[Opening EXTRACTED RECORDS section]

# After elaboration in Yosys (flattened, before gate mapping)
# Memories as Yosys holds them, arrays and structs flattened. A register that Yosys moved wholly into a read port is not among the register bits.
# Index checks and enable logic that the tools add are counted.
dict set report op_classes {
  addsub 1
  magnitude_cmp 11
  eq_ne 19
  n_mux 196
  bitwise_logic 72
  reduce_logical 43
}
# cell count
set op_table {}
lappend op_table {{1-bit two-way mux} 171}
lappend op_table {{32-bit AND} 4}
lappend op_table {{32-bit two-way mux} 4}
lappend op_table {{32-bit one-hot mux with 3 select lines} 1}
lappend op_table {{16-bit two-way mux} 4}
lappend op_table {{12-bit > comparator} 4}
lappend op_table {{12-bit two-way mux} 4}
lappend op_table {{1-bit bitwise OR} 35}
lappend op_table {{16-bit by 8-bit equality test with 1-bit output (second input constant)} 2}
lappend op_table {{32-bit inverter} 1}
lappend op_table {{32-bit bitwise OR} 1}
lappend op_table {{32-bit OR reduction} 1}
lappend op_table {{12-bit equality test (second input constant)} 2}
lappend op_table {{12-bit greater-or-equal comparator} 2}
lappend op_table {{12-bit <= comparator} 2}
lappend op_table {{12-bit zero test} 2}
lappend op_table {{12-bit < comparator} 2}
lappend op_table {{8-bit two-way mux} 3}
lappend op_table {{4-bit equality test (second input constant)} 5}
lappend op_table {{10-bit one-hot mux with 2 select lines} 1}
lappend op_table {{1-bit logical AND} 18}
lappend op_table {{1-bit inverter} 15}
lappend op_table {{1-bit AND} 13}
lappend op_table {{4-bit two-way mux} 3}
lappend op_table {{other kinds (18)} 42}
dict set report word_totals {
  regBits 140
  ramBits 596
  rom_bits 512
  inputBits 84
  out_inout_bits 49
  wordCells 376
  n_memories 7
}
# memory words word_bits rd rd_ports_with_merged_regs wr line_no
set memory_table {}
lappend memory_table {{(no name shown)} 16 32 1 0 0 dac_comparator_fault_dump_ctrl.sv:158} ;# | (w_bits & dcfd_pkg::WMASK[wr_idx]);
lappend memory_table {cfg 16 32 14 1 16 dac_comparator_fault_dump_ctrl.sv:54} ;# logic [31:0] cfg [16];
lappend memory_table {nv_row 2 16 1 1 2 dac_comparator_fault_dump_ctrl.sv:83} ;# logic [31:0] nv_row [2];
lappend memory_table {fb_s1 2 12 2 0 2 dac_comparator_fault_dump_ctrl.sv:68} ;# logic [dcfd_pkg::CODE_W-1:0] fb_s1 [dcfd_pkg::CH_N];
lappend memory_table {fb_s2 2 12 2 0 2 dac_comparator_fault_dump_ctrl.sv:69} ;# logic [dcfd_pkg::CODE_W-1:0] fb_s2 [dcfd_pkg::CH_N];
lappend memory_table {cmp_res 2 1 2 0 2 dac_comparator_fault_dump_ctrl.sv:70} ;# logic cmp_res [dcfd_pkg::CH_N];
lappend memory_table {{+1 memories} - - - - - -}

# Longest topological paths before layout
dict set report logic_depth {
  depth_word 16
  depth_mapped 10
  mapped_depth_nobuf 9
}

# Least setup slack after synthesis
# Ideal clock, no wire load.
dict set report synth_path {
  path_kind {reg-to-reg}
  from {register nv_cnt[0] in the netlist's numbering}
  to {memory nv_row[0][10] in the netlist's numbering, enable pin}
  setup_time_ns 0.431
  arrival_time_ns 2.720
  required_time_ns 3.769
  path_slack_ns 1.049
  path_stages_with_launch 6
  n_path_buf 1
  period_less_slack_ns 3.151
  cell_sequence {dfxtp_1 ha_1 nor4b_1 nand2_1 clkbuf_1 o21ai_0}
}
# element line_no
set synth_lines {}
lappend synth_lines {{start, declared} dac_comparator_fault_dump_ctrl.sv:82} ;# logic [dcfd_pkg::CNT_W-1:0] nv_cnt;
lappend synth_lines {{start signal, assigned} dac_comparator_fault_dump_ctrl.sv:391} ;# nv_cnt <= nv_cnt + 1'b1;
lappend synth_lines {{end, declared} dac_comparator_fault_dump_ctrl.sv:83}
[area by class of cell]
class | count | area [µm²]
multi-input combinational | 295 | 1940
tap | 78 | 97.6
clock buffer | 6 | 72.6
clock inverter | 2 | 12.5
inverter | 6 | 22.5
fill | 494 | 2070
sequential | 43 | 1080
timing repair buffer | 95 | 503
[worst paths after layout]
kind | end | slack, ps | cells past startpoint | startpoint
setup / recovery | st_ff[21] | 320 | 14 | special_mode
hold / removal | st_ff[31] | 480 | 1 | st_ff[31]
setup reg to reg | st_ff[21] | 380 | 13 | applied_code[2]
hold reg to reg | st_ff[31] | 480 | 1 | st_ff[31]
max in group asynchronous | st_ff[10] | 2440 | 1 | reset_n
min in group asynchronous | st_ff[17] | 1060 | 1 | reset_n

[Closing EXTRACTED RECORDS section]

WORK ORDER: Please give the number of lines above that contain "Yosys", without any other words.

YOUR SOLUTION: 2